Situations like these are a reminder of why drivers need to know their legal rights when they’re pulled over. What is — and what is not — legally permissible for the officer and the driver to do?

First and foremost, drivers should be alert and attentive when they’re interacting with law enforcement. Drivers should also try to keep the situation from becoming contentious. At the same time, officers should be well-trained to diffuse any interactions that become troublesome.

In general, drivers should always make sure the officer can see their hands. Motorists should not make sudden moves, interfere with what the officer is doing, or give false statements. In other words, drivers should not give the police a reason to mistreat them or hit them with another charge (in addition to what they may already be facing).

Here are some basic things to remember if you are pulled over by law enforcement.
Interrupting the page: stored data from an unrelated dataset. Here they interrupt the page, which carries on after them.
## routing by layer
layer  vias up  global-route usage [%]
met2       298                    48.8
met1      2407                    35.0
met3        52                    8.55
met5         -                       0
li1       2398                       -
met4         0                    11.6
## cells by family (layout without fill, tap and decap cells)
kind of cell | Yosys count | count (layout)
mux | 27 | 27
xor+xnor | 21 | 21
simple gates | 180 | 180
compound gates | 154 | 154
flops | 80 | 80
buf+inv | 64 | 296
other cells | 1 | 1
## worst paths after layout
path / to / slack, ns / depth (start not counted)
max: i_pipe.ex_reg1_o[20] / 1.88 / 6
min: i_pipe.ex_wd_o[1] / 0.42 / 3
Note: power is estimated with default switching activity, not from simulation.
[src/exec_pkg.sv]
`default_nettype none

package exec_pkg;

   localparam int xlen = 32;
   localparam int mul_latency = 2;
   localparam int div_steps = 32;

   // rv32im operation codes, grouped by format
   typedef enum logic [5:0] {
      op_nop    = 6'h00,
      op_lui    = 6'h01, op_auipc  = 6'h02, op_jal    = 6'h03, op_jalr   = 6'h04,
      op_beq    = 6'h05, op_bne    = 6'h06, op_blt    = 6'h07, op_bge    = 6'h08,
      op_bltu   = 6'h09, op_bgeu   = 6'h0a,
      op_lb     = 6'h0b, op_lh     = 6'h0c, op_lw     = 6'h0d, op_lbu    = 6'h0e,
      op_lhu    = 6'h0f, op_sb     = 6'h10, op_sh     = 6'h11, op_sw     = 6'h12,
      op_addi   = 6'h13, op_slti   = 6'h14, op_sltiu  = 6'h15, op_xori   = 6'h16,
      op_ori    = 6'h17, op_andi   = 6'h18, op_slli   = 6'h19, op_srli   = 6'h1a,
      op_srai   = 6'h1b,
      op_add    = 6'h1c, op_sub    = 6'h1d, op_sll    = 6'h1e, op_slt    = 6'h1f,
      op_sltu   = 6'h20, op_xor    = 6'h21, op_srl    = 6'h22, op_sra    = 6'h23,
      op_or     = 6'h24, op_and    = 6'h25,
      op_mul    = 6'h26, op_mulh   = 6'h27, op_mulhsu = 6'h28, op_mulhu  = 6'h29,
      op_div    = 6'h2a, op_divu   = 6'h2b, op_rem    = 6'h2c, op_remu   = 6'h2d
   } exec_op_e;

   typedef struct packed {
      exec_op_e          op;
      logic [4:0]        rs1;
      logic [4:0]        rs2;
      logic [xlen-1:0]   imm;
      logic [xlen-1:0]   pc;
   } exec_instr_t;

   // values read from the register file
   typedef struct packed {
      logic [xlen-1:0]   rs1;
      logic [xlen-1:0]   rs2;
   } reg_pair_t;

   typedef struct packed {
      logic              enabled;
      logic [4:0]        key;
      logic [xlen-1:0]   value;
   } fwd_t;

   typedef struct packed {
      logic [xlen-1:0]   a;
      logic [xlen-1:0]   b;
   } operands_t;

   function automatic logic is_mul(input exec_op_e op);
      return op inside {op_mul, op_mulh, op_mulhsu, op_mulhu};
   endfunction

   function automatic logic is_div(input exec_op_e op);
      return op inside {op_div, op_divu, op_rem, op_remu};
   endfunction

   function automatic logic is_unsigned_div(input exec_op_e op);
      return op inside {op_divu, op_remu};
   endfunction

endpackage

`default_nettype wire

[src/operand_forward.sv]
`timescale 1ns/100ps
`default_nettype none

module operand_forward (
   input  exec_pkg::exec_instr_t instr,
   input  exec_pkg::reg_pair_t   regs,
   input  exec_pkg::fwd_t        fwd,
   output exec_pkg::operands_t   operands
);

   logic fwd_live;
   logic hit_rs1;
   logic hit_rs2;

   // x0 is hardwired to zero, never take a forwarded write to it
   assign fwd_live = fwd.enabled && (fwd.key != 5'd0);

   assign hit_rs1 = fwd_live && (fwd.key == instr.rs1);
   assign hit_rs2 = fwd_live && (fwd.key == instr.rs2);

   assign operands.a = hit_rs1 ? fwd.value : regs.rs1;
   assign operands.b = hit_rs2 ? fwd.value : regs.rs2;

endmodule

`default_nettype wire

[src/int_alu.sv]
`timescale 1ns/100ps
`default_nettype none

module int_alu (
   input  exec_pkg::exec_instr_t        instr,
   input  exec_pkg::operands_t          operands,
   output logic [exec_pkg::xlen-1:0]    alu_result
);

   logic [exec_pkg::xlen-1:0] a;
   logic [exec_pkg::xlen-1:0] b;
   logic [exec_pkg::xlen-1:0] imm;
   logic [exec_pkg::xlen-1:0] mem_addr;
   logic [4:0]                shamt_i;
   logic [4:0]                shamt_r;

   assign a   = operands.a;
   assign b   = operands.b;
   assign imm = instr.imm;

   // loads and stores share the address sum
   assign mem_addr = a + imm;

   assign shamt_i = imm[4:0];
   assign shamt_r = b[4:0];

   always_comb begin
      alu_result = '0;
      case (instr.op)
         exec_pkg::op_lui:   alu_result = imm;
         exec_pkg::op_auipc: alu_result = instr.pc + imm;
         exec_pkg::op_jal,
         exec_pkg::op_jalr:  alu_result = instr.pc + 32'd4;

         // branch compares give 1/0
         exec_pkg::op_beq:   alu_result = {31'd0, a == b};
         exec_pkg::op_bne:   alu_result = {31'd0, a != b};
         exec_pkg::op_blt:   alu_result = {31'd0, $signed(a) < $signed(b)};
         exec_pkg::op_bge:   alu_result = {31'd0, $signed(a) >= $signed(b)};
         exec_pkg::op_bltu:  alu_result = {31'd0, a < b};
         exec_pkg::op_bgeu:  alu_result = {31'd0, a >= b};

         exec_pkg::op_lb,
         exec_pkg::op_lh,
         exec_pkg::op_lw,
         exec_pkg::op_lbu,
         exec_pkg::op_lhu,
         exec_pkg::op_sb,
         exec_pkg::op_sh,
         exec_pkg::op_sw:    alu_result = mem_addr;

         exec_pkg::op_addi:  alu_result = a + imm;
         exec_pkg::op_slti:  alu_result = {31'd0, $signed(a) < $signed(imm)};
         exec_pkg::op_sltiu: alu_result = {31'd0, a < imm};
         exec_pkg::op_xori:  alu_result = a ^ imm;
         exec_pkg::op_ori:   alu_result = a | imm;
         exec_pkg::op_andi:  alu_result = a & imm;
         exec_pkg::op_slli:  alu_result = a << shamt_i;
         exec_pkg::op_srli:  alu_result = a >> shamt_i;
         exec_pkg::op_srai:  alu_result = $signed(a) >>> shamt_i;

         exec_pkg::op_add:   alu_result = a + b;
         exec_pkg::op_sub:   alu_result = a - b;
         exec_pkg::op_sll:   alu_result = a << shamt_r;
         exec_pkg::op_slt:   alu_result = {31'd0, $signed(a) < $signed(b)};
         exec_pkg::op_sltu:  alu_result = {31'd0, a < b};
         exec_pkg::op_xor:   alu_result = a ^ b;
         exec_pkg::op_srl:   alu_result = a >> shamt_r;
         exec_pkg::op_sra:   alu_result = $signed(a) >>> shamt_r;
         exec_pkg::op_or:    alu_result = a | b;
         exec_pkg::op_and:   alu_result = a & b;
         default:            alu_result = '0;
      endcase
   end

endmodule

`default_nettype wire

[src/mul_unit.sv]
`timescale 1ns/100ps
`default_nettype none

module mul_unit (
   input  logic                         clk,
   input  logic                         rstn,
   input  logic                         start,
   input  exec_pkg::exec_op_e           op,
   input  exec_pkg::operands_t          operands,
   output logic                         mul_done,
   output logic [exec_pkg::xlen-1:0]    mul_result
);

   logic               a_signed;
   logic               b_signed;
   logic signed [32:0] a_ext;
   logic signed [32:0] b_ext;
   logic signed [65:0] product;
   logic [63:0]        prod_q;
   logic               hi_sel_q;
   logic               valid_q;

   // mulhu zero-extends both, mulhsu only rs2
   assign a_signed = (op != exec_pkg::op_mulhu);
   assign b_signed = (op == exec_pkg::op_mul) || (op == exec_pkg::op_mulh);

   assign a_ext   = {a_signed & operands.a[31], operands.a};
   assign b_ext   = {b_signed & operands.b[31], operands.b};
   assign product = a_ext * b_ext;

   // stage one
   always_ff @(posedge clk) begin
      prod_q   <= product[63:0];
      hi_sel_q <= (op != exec_pkg::op_mul);
   end

   always_ff @(posedge clk) begin
      if (rstn) begin
         valid_q <= 1'b0;
      end else begin
         valid_q <= start;
      end
   end

   // stage two word select
   assign mul_result = hi_sel_q ? prod_q[63:32] : prod_q[31:0];
   assign mul_done   = valid_q;

   a_mul_latency: assert property (@(posedge clk) disable iff (rstn)
      start |-> ##(exec_pkg::mul_latency - 1) mul_done ##1 !mul_done)
      else $error("multiplier done not a single pulse after start");

endmodule

`default_nettype wire

[src/div_unit.sv]
`timescale 1ns/100ps
`default_nettype none

module div_unit (
   input  logic                         clk,
   input  logic                         rstn,
   input  logic                         start,
   input  exec_pkg::exec_op_e           op,
   input  exec_pkg::operands_t          operands,
   output logic                         div_done,
   output logic [exec_pkg::xlen-1:0]    div_result
);

   logic                      is_signed;
   logic                      rem_op;
   logic                      by_zero;
   logic                      overflow;
   logic [exec_pkg::xlen-1:0] a_abs;
   logic [exec_pkg::xlen-1:0] b_abs;
   logic [32:0]               trial;
   logic [32:0]               diff;

   logic                      running_q;
   logic                      done_q;
   logic [5:0]                count_q;
   logic [exec_pkg::xlen-1:0] rem_q;
   logic [exec_pkg::xlen-1:0] quo_q;
   logic [exec_pkg::xlen-1:0] divisor_q;
   logic                      q_neg_q;
   logic                      r_neg_q;
   logic                      rem_sel_q;
   logic                      special_q;
   logic [exec_pkg::xlen-1:0] special_val_q;
   logic [exec_pkg::xlen-1:0] quo_fix;
   logic [exec_pkg::xlen-1:0] rem_fix;

   assign is_signed = !exec_pkg::is_unsigned_div(op);
   assign rem_op    = (op == exec_pkg::op_rem) || (op == exec_pkg::op_remu);
   assign by_zero   = (operands.b == '0);
   assign overflow  = is_signed && (operands.a == 32'h8000_0000) && (operands.b == '1);

   assign a_abs = (is_signed && operands.a[31]) ? -operands.a : operands.a;
   assign b_abs = (is_signed && operands.b[31]) ? -operands.b : operands.b;

   // restoring step: shift in next dividend bit, try subtract
   assign trial = {rem_q, quo_q[31]};
   assign diff  = trial - {1'b0, divisor_q};

   always_ff @(posedge clk) begin
      if (rstn) begin
         running_q <= 1'b0;
         done_q    <= 1'b0;
         count_q   <= '0;
      end else begin
         done_q <= 1'b0;
         if (start) begin
            running_q <= 1'b1;
            count_q   <= 6'(exec_pkg::div_steps);
         end else if (running_q) begin
            count_q <= count_q - 6'd1;
            if (count_q == 6'd1) begin
               running_q <= 1'b0;
               done_q    <= 1'b1;
            end
         end
      end
   end

   always_ff @(posedge clk) begin
      if (start) begin
         rem_q     <= '0;
         quo_q     <= a_abs;
         divisor_q <= b_abs;
         q_neg_q   <= is_signed && (operands.a[31] ^ operands.b[31]);
         r_neg_q   <= is_signed && operands.a[31];
         rem_sel_q <= rem_op;
         special_q <= by_zero || overflow;
         if (by_zero) begin
            special_val_q <= rem_op ? operands.a : '1;
         end else begin
            special_val_q <= rem_op ? '0 : operands.a;
         end
      end else if (running_q) begin
         if (!diff[32]) begin
            rem_q <= diff[31:0];
            quo_q <= {quo_q[30:0], 1'b1};
         end else begin
            rem_q <= trial[31:0];
            quo_q <= {quo_q[30:0], 1'b0};
         end
      end
   end

   assign quo_fix = q_neg_q ? -quo_q : quo_q;
   assign rem_fix = r_neg_q ? -rem_q : rem_q;

   assign div_result = special_q ? special_val_q : (rem_sel_q ? rem_fix : quo_fix);
   assign div_done   = done_q;

   a_no_restart: assert property (@(posedge clk) disable iff (rstn)
      start |-> !running_q)
      else $error("divider started while running");

endmodule

`default_nettype wire

[src/exec_control.sv]
`timescale 1ns/100ps
`default_nettype none

module exec_control (
   input  logic                         clk,
   input  logic                         rstn,
   input  logic                         enabled,
   input  exec_pkg::exec_op_e           op,
   input  logic [exec_pkg::xlen-1:0]    alu_result,
   input  logic [exec_pkg::xlen-1:0]    mul_result,
   input  logic [exec_pkg::xlen-1:0]    div_result,
   input  logic                         mul_done,
   input  logic                         div_done,
   output logic                         mul_start,
   output logic                         div_start,
   output logic                         busy,
   output logic                         completed,
   output logic [exec_pkg::xlen-1:0]    result
);

   typedef enum logic [1:0] {
      st_idle,
      st_mul_wait,
      st_div_wait
   } state_e;

   state_e state;
   logic   issue;
   logic   issue_mul;
   logic   issue_div;

   assign busy  = (state != st_idle);
   assign issue = enabled && !busy;

   assign issue_mul = issue && exec_pkg::is_mul(op);
   assign issue_div = issue && exec_pkg::is_div(op);

   assign mul_start = issue_mul;
   assign div_start = issue_div;

   always_ff @(posedge clk) begin
      if (rstn) begin
         state     <= st_idle;
         completed <= 1'b0;
         result    <= '0;
      end else begin
         completed <= 1'b0;
         case (state)
            st_idle: begin
               if (issue_mul) begin
                  state <= st_mul_wait;
               end else if (issue_div) begin
                  state <= st_div_wait;
               end else if (issue) begin
                  // integer ops finish here
                  result    <= alu_result;
                  completed <= 1'b1;
               end
            end
            st_mul_wait: begin
               if (mul_done) begin
                  result    <= mul_result;
                  completed <= 1'b1;
                  state     <= st_idle;
               end
            end
            st_div_wait: begin
               if (div_done) begin
                  result    <= div_result;
                  completed <= 1'b1;
                  state     <= st_idle;
               end
            end
            default: state <= st_idle;
         endcase
      end
   end

   a_no_stray_completion: assert property (@(posedge clk) disable iff (rstn)
      (state == st_idle) |-> !(mul_done || div_done))
      else $error("unit finished with no operation outstanding");

   a_enabled_while_busy: assert property (@(posedge clk) disable iff (rstn)
      busy |-> !enabled)
      else $error("enabled raised while busy");

endmodule

`default_nettype wire

[src/exec_unit.sv]
`timescale 1ns/100ps
`default_nettype none

module exec_unit (
   input  logic                         clk,
   input  logic                         rstn,
   input  logic                         enabled,
   input  exec_pkg::exec_instr_t        instr,
   input  exec_pkg::reg_pair_t          regs,
   input  exec_pkg::fwd_t               fwd,
   output logic                         busy,
   output logic                         completed,
   output logic [exec_pkg::xlen-1:0]    result
);

   exec_pkg::operands_t       operands;
   logic [exec_pkg::xlen-1:0] alu_result;
   logic [exec_pkg::xlen-1:0] mul_result;
   logic [exec_pkg::xlen-1:0] div_result;
   logic                      mul_start;
   logic                      mul_done;
   logic                      div_start;
   logic                      div_done;

   operand_forward u_forward (
      .instr    (instr),
      .regs     (regs),
      .fwd      (fwd),
      .operands (operands)
   );

   int_alu u_alu (
      .instr      (instr),
      .operands   (operands),
      .alu_result (alu_result)
   );

   mul_unit u_mul (
      .clk        (clk),
      .rstn       (rstn),
      .start      (mul_start),
      .op         (instr.op),
      .operands   (operands),
      .mul_done   (mul_done),
      .mul_result (mul_result)
   );

   div_unit u_div (
      .clk        (clk),
      .rstn       (rstn),
      .start      (div_start),
      .op         (instr.op),
      .operands   (operands),
      .div_done   (div_done),
      .div_result (div_result)
   );

   exec_control u_control (
      .clk        (clk),
      .rstn       (rstn),
      .enabled    (enabled),
      .op         (instr.op),
      .alu_result (alu_result),
      .mul_result (mul_result),
      .div_result (div_result),
      .mul_done   (mul_done),
      .div_done   (div_done),
      .mul_start  (mul_start),
      .div_start  (div_start),
      .busy       (busy),
      .completed  (completed),
      .result     (result)
   );

endmodule

`default_nettype wire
1. You have the right to remain silent. 

You must show a driver’s license and identify yourself to the police officer during a traffic stop. While you cannot legally be arrested for not presenting identification, you should comply and do so. If you do not present ID, you may be asked to state your name, age, and address. You must also show the officer your vehicle registration and proof of auto insurance. 

You do not have to answer any questions without a lawyer present. If you’re asked a question, you can simply say, “I choose not to answer that question.”

If you are ultimately detained or arrested, do not speak without a lawyer being present. Do not explain anything or make excuses. If you do, these statements may be used against you in a court proceeding.

2. You do not have to consent to a search of yourself or your car.  

Officers often ask drivers whether they mind if they “take a look” inside the car. You do not have to give permission for an officer to look inside your vehicle. 

However, an officer can search your body without your consent to look for firearms or other dangerous weapons. If this happens, you are allowed to tell the officer that you do not consent to a “full search” of your body. But if the officer ignores you, do not physically resist; you may challenge it afterward.

Keep in mind that, if there is “probable cause” to search you or your car (i.e., the officer believes that either you or the car is involved in a crime), or if you have been placed under arrest, the officer can search you and your vehicle without your consent.

If law enforcement takes things while searching you or your car, you must be given a receipt for the items that are removed.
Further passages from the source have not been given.